# 7.65mm Walther PPK



## goldarms

Hi Everyone-

My Dad brought a Walther PPK 7.65mm back from Germany after WW2. It has not been fired since its been in the states and is in excellent condition along with the holster. Just wondering what I might be able to get for it should I decide to sell it. I was supposedly owned by a doctor but I can't verify that.

Any appraisal will be appreciated.

Goldarms


----------



## Scorpion8

Scour GunBroker and see what they are going for. That's the easy route just to watch as many auctions as you can when they complete. The 7.65 is less common over here than the 380. You could post up some pics to see actual condition and maybe get an offer from here.


----------



## goldarms

Hi Everyone-

My brother seems think this gun may have some historical significance. There's a name engraved on the top "Dr Jng Kammler" and a date on top of that 90. 1. 44. He is supposed to be one of the "death drs". I don't know if that would decrease the value or increase it.

How does one research something like this?


----------



## LanceORYGUN

SS Obergruppenführer Dr. Ing. Hans Kammler was one of the highest ranking officers of the Nazi SS. He reported directly to Himmler himself.
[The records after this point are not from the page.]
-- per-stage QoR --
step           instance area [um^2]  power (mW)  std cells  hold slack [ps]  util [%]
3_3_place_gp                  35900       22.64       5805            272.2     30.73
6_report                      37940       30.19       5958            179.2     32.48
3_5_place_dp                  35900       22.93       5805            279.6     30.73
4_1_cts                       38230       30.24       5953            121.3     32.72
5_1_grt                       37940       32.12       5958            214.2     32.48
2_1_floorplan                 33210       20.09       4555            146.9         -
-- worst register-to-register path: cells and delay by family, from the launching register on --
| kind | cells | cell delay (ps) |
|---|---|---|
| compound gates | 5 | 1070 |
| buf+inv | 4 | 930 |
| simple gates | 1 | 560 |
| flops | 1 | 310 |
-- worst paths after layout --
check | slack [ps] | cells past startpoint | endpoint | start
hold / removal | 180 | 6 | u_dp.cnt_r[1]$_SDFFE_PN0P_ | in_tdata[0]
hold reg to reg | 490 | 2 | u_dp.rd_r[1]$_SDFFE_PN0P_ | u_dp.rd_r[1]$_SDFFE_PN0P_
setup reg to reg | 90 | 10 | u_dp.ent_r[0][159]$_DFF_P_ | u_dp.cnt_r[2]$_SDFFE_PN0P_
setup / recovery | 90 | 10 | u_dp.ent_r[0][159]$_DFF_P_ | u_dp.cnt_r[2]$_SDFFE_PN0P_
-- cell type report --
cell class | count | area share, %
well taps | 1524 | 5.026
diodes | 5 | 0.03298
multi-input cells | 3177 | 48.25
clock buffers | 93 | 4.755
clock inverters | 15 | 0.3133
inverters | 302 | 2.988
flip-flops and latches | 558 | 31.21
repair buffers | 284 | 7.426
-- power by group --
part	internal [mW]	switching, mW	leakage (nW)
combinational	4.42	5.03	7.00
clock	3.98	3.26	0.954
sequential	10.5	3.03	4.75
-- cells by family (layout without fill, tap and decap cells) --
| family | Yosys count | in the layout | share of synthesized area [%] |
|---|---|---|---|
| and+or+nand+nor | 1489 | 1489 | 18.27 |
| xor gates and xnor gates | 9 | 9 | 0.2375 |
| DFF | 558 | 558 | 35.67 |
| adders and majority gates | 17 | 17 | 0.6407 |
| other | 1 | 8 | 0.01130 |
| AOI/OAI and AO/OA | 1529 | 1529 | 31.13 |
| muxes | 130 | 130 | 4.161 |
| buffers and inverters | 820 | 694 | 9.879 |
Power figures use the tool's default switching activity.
==> src/rtl/bmrs_pkg.sv <==
// Shared types and constants for the bitmap run scanner.
// Used by every module of the block; depends on nothing.
package bmrs_pkg;

  localparam int CAPACITY    = 4096;
  localparam int WORD_BITS   = 64;
  localparam int WORD_COUNT  = (CAPACITY + WORD_BITS - 1) / WORD_BITS;
  localparam int IDX_W       = 13;
  localparam int OFF_W       = $clog2(WORD_BITS);
  localparam int WADDR_W     = $clog2(WORD_COUNT);
  localparam int CWORD_W     = IDX_W - OFF_W;
  localparam int CFG_W       = 13;
  localparam int CFG_IDX_W   = 1;
  localparam int QUEUE_DEPTH = 2;
  localparam int QPTR_W      = $clog2(QUEUE_DEPTH);
  localparam int QCNT_W      = $clog2(QUEUE_DEPTH + 1);

  typedef enum logic [2:0] {
    ACT_TEST      = 3'd0,
    ACT_SET       = 3'd1,
    ACT_CLEAR     = 3'd2,
    ACT_RUN_ONES  = 3'd3,
    ACT_RUN_ZEROS = 3'd4,
    ACT_FIND_ZERO = 3'd5
  } action_t;

  typedef enum logic [CFG_IDX_W-1:0] {
    REG_LENGTH = 1'b0,
    REG_FIXED  = 1'b1
  } cfg_reg_t;

  typedef enum logic {
    ST_IDLE,
    ST_EXEC
  } back_state_t;

  // Classified request handed from front to back.
  typedef struct packed {
    action_t              action;
    logic [IDX_W-1:0]     start;
    logic [IDX_W-1:0]     stop;      // clamped exclusive end of the scan
    logic [IDX_W-1:0]     len;       // bits in use, clamped to capacity
    logic                 want;      // bit value a scan keeps running over
    logic                 in_range;  // start below len
    logic                 empty;     // scan has nothing to look at
  } cmd_t;

endpackage

==> src/rtl/bmrs_queue.sv <==
// Short request queue between the front end and the scan engine.
// Depends on bmrs_pkg.
module bmrs_queue import bmrs_pkg::*; (
  input  logic clk,
  input  logic rst,
  input  logic push,
  input  cmd_t cmd_in,
  output logic full,
  input  logic pop,
  output cmd_t head,
  output logic not_empty
);

  cmd_t              slots [QUEUE_DEPTH];
  logic [QPTR_W-1:0] wr_ptr;
  logic [QPTR_W-1:0] rd_ptr;
  logic [QCNT_W-1:0] count;

  assign full      = count == QCNT_W'(QUEUE_DEPTH);
  assign not_empty = count != '0;
  assign head      = slots[rd_ptr];

  always_ff @(posedge clk) begin
    if (push) begin
      slots[wr_ptr] <= cmd_in;
    end
  end

  always_ff @(posedge clk) begin
    if (rst) begin
      wr_ptr <= '0;
      rd_ptr <= '0;
      count  <= '0;
    end else begin
      if (push) begin
        wr_ptr <= (wr_ptr == QPTR_W'(QUEUE_DEPTH - 1)) ? '0 : wr_ptr + 1'b1;
      end
      if (pop) begin
        rd_ptr <= (rd_ptr == QPTR_W'(QUEUE_DEPTH - 1)) ? '0 : rd_ptr + 1'b1;
      end
      if (push && !pop) begin
        count <= count + 1'b1;
      end else if (pop && !push) begin
        count <= count - 1'b1;
      end
    end
  end

endmodule

==> config.mk <==
export PLATFORM = sky130hd
export DESIGN_NAME = bmrs_queue
export DESIGN_NICKNAME = d
export VERILOG_FILES = /design/src/rtl/bmrs_pkg.sv /design/src/rtl/bmrs_queue.sv
export SDC_FILE = /design/constraint.sdc
export NUM_CORES = 1
export LEC_CHECK = 0
export BUFFER_PORTS_ARGS = -buffer_cell sky130_fd_sc_hd__buf_2
export CAP_MARGIN = 20
export CORE_MARGIN = 1
export CORE_UTILIZATION = 51
export CTS_CLUSTER_DIAMETER = 40
export DETAILED_ROUTE_END_ITERATION = 10
export GPL_TIMING_DRIVEN = 0
export PLACE_DENSITY = 0.76
export REMOVE_ABC_BUFFERS = 1
export SYNTH_ARGS = -nofsm -noshare
export SYNTH_HDL_FRONTEND = slang
export SYNTH_SLANG_ARGS = --single-unit
export TNS_END_PERCENT = 50
==> constraint.sdc <==
create_clock -name clk -period 4.3 [get_ports clk]
set_input_delay 0.86 -clock clk [delete_from_list [all_inputs] [get_ports clk]]
set_output_delay 0.86 -clock clk [all_outputs]
set_load 0.01 [all_outputs]
==> Flow_metrics.wiki <==
{| class="wikitable"
! Metric !! Value
|-
| Slack of the worst reg-to-reg path || 2.88 ns
|-
| Max clock buf depth || 2
|-
| Detailed-route wire length || between 5000 and 6000 um
|-
| FILL cells || ~460
|-
| Die width || between 80 and 90 um
|-
| GR Layer Usage met3 || 6.10%
|-
| Arrival @ worst endpoint || between 1.5 and 2 ns
|-
| Commonest cells after routing, fill and taps aside || sky130_fd_sc_hd__buf_2, sky130_fd_sc_hd__edfxtp_1, sky130_fd_sc_hd__mux2_2
|-
| Top cell type's share of synthesized area || about 78%
|-
| P&R area growth vs syn || 22.9%
|-
| Count of non-filler cells in the finished layout || approximately 350
|-
| Ratio of routed vias to standard cells || 5.03
|-
| Layer carrying the most global-route usage || met2
|-
| Synth Register Bits || 95
|-
| Final layout net count || between 300 and 400
|-
| Total clock sinks || 95
|-
| CTS tree || done
|-
| Die H || 84.5 um
|-
| Number of buffers created by CTS || 9
|-
| Category of the worst setup path capture point || primary output
|-
| Hold violation count in the final report || 0
|-
| I/O pin cnt || 96
|-
| Antenna violations before repair || 0
|-
| Worst-Skew Late Latency || 0.35 ns
|-
| Core occupancy in the finished layout || 66.0%
|-
| Max-capacitance violation count || 0
|-
| Number of setup buffers added after CTS || 0
|-
| Clock tree root buffer cell || sky130_fd_sc_hd__clkbuf_8
|-
| Power, Total || approximately 0.0019 W
|-
| Wire per inst || 15.6 um
|-
| Post-detailed-route DRC marker count || 8
|-
| Gp weighted congestion || 0.706
|-
| Global Route Usage Sum || between 10% and 20%
|-
| Worst min-delay path class || reg2reg
|-
| Number of diodes added for antenna fixing || 0
|-
| Starting utilization of the core area || between 50% and 60%
|-
| Synth warnings || 0
|-
| Maximum clock frequency || 378 MHz
|-
| Final period demand of the worst path || 2.65 ns
|-
| Remaining max-slew budget at the tightest pin || 64.3%
|-
| H-tree level count || 3
|-
| Total setup violations reported at the end of the flow || 0
|-
| Static power due to leakage || 1.62 nW
|-
| Max-slew violation count || 0
|-
| Fraction of the cycle the final worst path needs || slightly above 60%
|-
| Number of DRC markers after the initial detailed-route iteration || 94
|-
| CP Max Fanout || 25
|-
| Area occupied by registers || around 2800 sq um
|-
| Cell count after placement || around 330
|-
| Final sum of negative setup slack || 0 ns
|-
| Residual overflow from global routing || 0
|-
| Standard-cell row count || 29
|-
| Worst endpoint required time || 3.44 ns
|-
| Overall via count from detail_route || 1744
|-
| Area of the core || 6460 sq um
|-
| Unrepaired setup endpoints after global routing || false
|-
| Worst slack on hold paths || just over 0.5 ns
|-
| Largest voltage drop on the vdd net || roughly 0.00031 V
|-
| Actual slew at the worst max-slew pin || ~0.54 ns
|-
| Clock-pin transition on the worst setup and hold timing paths || around 0.08 ns
|-
| Power density cells || between 400 and 500 nW/um^2
|-
| Sequential element share of the synthesized area || between 80% and 90%
|-
| IO Port Bufs || 95
|-
| Router iterations before antenna repair || 8
|-
| # hold bufs at CTS || 0
|-
| Violated checks || design-rule violations
|-
| Final HPWL from detailed placement || around 3500 um
|-
| Synth top area cells || sky130_fd_sc_hd__edfxtp_1, sky130_fd_sc_hd__mux2_2, sky130_fd_sc_hd__dfxtp_1, sky130_fd_sc_hd__buf_6, sky130_fd_sc_hd__xnor2_1
|-
| Maximum number of pins on one net before global-route repair || 33
|-
| Met1 GRT Util || 19.5%
|-
| Detail Route Antenna Nets || 0
|-
| DIE AREA || 7140 sq um
|-
| Worst setup path class || reg2out
|-
| Fraction of final layout cells sized beyond drive strength 1 || 59.6%
|-
| Area occupied by multi-input gates || between 600 and 700 sq um
|-
| Critical path launch point type || flip-flop
|-
| Met2 Use GR || 27.8%
|-
| Cell accounting for the most synthesized area || sky130_fd_sc_hd__edfxtp_1
|-
| Number of global-route vias before repair || between 1500 and 2000
|-
| First-pass GRT wire length || about 8600 um
|-
| Outcome || finished, violations left
|-
| Number of gates resized after cts || 0
|-
| Post-synthesis instance area || 3470 sq um
|-
| Number of distinct library cell variants in the gate-level netlist after synthesis || 17
|-
| Most frequent standard cell in the layout excluding fill and tap cells || sky130_fd_sc_hd__buf_2
|-
| Gate count of the mapped netlist || roughly 160
|-
| Clock tree skew after final layout || 0.00626 ns
|-
| Syn Area/Cell || around 21 sq um
|}
## layout make-up
class | count | share of cell area [%]
inverters | 1 | 0.0881
flip-flops and latches | 95 | 65.8
multi-input cells | 61 | 14.6
clock buffers | 10 | 2.99
well taps | 77 | 2.26
clock inverters | 5 | 1.73
repair buffers | 98 | 12.6
## per-stage QoR
step	setup slack (ns)	cell area, sq um
after floorplan	0.984	3420
after global placement	-0.357	3990
after detailed placement	1.97	4060
after CTS	1.58	4260
after global routing	1.52	4260
final	1.65	4260
## cells by family (layout without fill, tap and decap cells)
group,after synthesis,in the layout,share of synthesized area (%)
XOR/XNOR,4,4,1.01
flip-flops,95,95,80.8
adder cells (fa/ha/maj),1,1,0.361
multiplexers,45,45,14.6
AND/OR/NAND/NOR,9,9,1.41
AO/OA/AOI/OAI,2,2,0.288
buffers and inverters,6,114,1.55
<file path="src/rtl/bmrs_pkg.sv">
// Shared types and constants for the bitmap run scanner.
// Used by every module of the block; depends on nothing.
package bmrs_pkg;

  localparam int CAPACITY    = 4096;
  localparam int WORD_BITS   = 64;
  localparam int WORD_COUNT  = (CAPACITY + WORD_BITS - 1) / WORD_BITS;
  localparam int IDX_W       = 13;
  localparam int OFF_W       = $clog2(WORD_BITS);
  localparam int WADDR_W     = $clog2(WORD_COUNT);
  localparam int CWORD_W     = IDX_W - OFF_W;
  localparam int CFG_W       = 13;
  localparam int CFG_IDX_W   = 1;
  localparam int QUEUE_DEPTH = 2;
  localparam int QPTR_W      = $clog2(QUEUE_DEPTH);
  localparam int QCNT_W      = $clog2(QUEUE_DEPTH + 1);

  typedef enum logic [2:0] {
    ACT_TEST      = 3'd0,
    ACT_SET       = 3'd1,
    ACT_CLEAR     = 3'd2,
    ACT_RUN_ONES  = 3'd3,
    ACT_RUN_ZEROS = 3'd4,
    ACT_FIND_ZERO = 3'd5
  } action_t;

  typedef enum logic [CFG_IDX_W-1:0] {
    REG_LENGTH = 1'b0,
    REG_FIXED  = 1'b1
  } cfg_reg_t;

  typedef enum logic {
    ST_IDLE,
    ST_EXEC
  } back_state_t;

  // Classified request handed from front to back.
  typedef struct packed {
    action_t              action;
    logic [IDX_W-1:0]     start;
    logic [IDX_W-1:0]     stop;      // clamped exclusive end of the scan
    logic [IDX_W-1:0]     len;       // bits in use, clamped to capacity
    logic                 want;      // bit value a scan keeps running over
    logic                 in_range;  // start below len
    logic                 empty;     // scan has nothing to look at
  } cmd_t;

endpackage

</file>
<file path="src/rtl/bmrs_front.sv">
// Front end: configuration registers, input acceptance and request classification.
// Depends on bmrs_pkg.
module bmrs_front import bmrs_pkg::*; (
  input  logic                 clk,
  input  logic                 rst,
  input  logic                 cfg_we,
  input  logic [CFG_IDX_W-1:0] cfg_addr,
  input  logic [CFG_W-1:0]     cfg_wdata,
  input  logic                 in_valid,
  output logic                 in_ready,
  input  logic [2:0]           action,
  input  logic [IDX_W-1:0]     start_index,
  input  logic [IDX_W-1:0]     stop_index,
  input  logic                 q_full,
  output logic                 push,
  output cmd_t                 cmd
);

  logic [IDX_W-1:0] length_in_use;
  logic             fixed_length_mode;

  always_ff @(posedge clk) begin
    if (rst) begin
      length_in_use     <= IDX_W'(CAPACITY);
      fixed_length_mode <= 1'b1;
    end else if (cfg_we) begin
      unique case (cfg_reg_t'(cfg_addr))
        REG_LENGTH: length_in_use     <= cfg_wdata[IDX_W-1:0];
        REG_FIXED:  fixed_length_mode <= cfg_wdata[0];
      endcase
    end
  end

  assign in_ready = !q_full;
  assign push     = in_valid && in_ready;

  always_comb begin
    logic [IDX_W-1:0] cap;
    logic [IDX_W-1:0] len;
    logic [IDX_W-1:0] end_c;
    action_t          act;
    cap   = IDX_W'(CAPACITY);
    len   = (length_in_use > cap) ? cap : length_in_use;
    end_c = (stop_index > cap) ? cap : stop_index;
    if (fixed_length_mode && end_c > len) begin
      end_c = len;
    end
    act          = action_t'(action);
    cmd.action   = act;
    cmd.start    = start_index;
    cmd.len      = len;
    cmd.in_range = start_index < len;
    cmd.want     = (act == ACT_RUN_ONES) || (act == ACT_FIND_ZERO);
    // find-first-zero is a ones run that ends at the length in use
    cmd.stop     = (act == ACT_FIND_ZERO) ? len : end_c;
    cmd.empty    = start_index >= cmd.stop;
  end

endmodule

</file>
===== config.mk =====
export PLATFORM = sky130hd
export DESIGN_NAME = flow_leak_safety_monitor_unit_flat
export DESIGN_NICKNAME = d
export VERILOG_FILES = /design/src/hw/rtl/flsm_pkg.sv /design/src/hw/rtl/flsm_if.sv /design/src/hw/rtl/flow_leak_safety_monitor_unit.sv /design/src/flat_wrapper.sv
export SDC_FILE = /design/constraint.sdc
export NUM_CORES = 1
export LEC_CHECK = 0
export BUFFER_PORTS_ARGS = -buffer_cell sky130_fd_sc_hd__buf_2
export CAP_MARGIN = 5
export CORE_MARGIN = 5
export CORE_UTILIZATION = 68
export CTS_CLUSTER_DIAMETER = 50
export DETAILED_ROUTE_END_ITERATION = 6
export PLACE_DENSITY = 0.87
export SYNTH_ARGS = -nofsm -noshare
export SYNTH_HDL_FRONTEND = slang
export SYNTH_SLANG_ARGS = --single-unit

===== constraint.sdc =====
create_clock -name clk_i -period 18.2 [get_ports clk_i]
set_input_delay 3.64 -clock clk_i [delete_from_list [all_inputs] [get_ports clk_i]]
set_output_delay 3.64 -clock clk_i [all_outputs]
set_load 0.05 [all_outputs]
He was a civil engineer by trade, and not a medical MD. He oversaw the construction of a couple of the Nazi death camps, and also oversaw the destruction and genocide of the Warsaw Ghetto during the Polish uprising.

In the final stages of the war, he was in charge of the V-2 missile program. He disappeared without a trace in May of 1945. No one knows for certain what happened to him. He was a wanted war criminal, and was facing the death penalty. Most historians believe that he committed suicide, rather than be captured.

If what you are saying is true, then this pistol would be an immense historical find. I have no idea what the gun would be worth, but I would suspect that it would be worth a great deal of money indeed.

You should take some good quality photos of the pistol, and post them here, to document these claims that you are making. It would be fascinating to see what this pistol looks like.

.


----------



## LanceORYGUN

It is too bad that Goldarms never bothered to come back to follow up further, or post a pic of this pistol. I wonder if his post really was legit.
.


----------



## ozzy

Probably busy collecting the 38 million from a nigerian widow. :anim_lol:


----------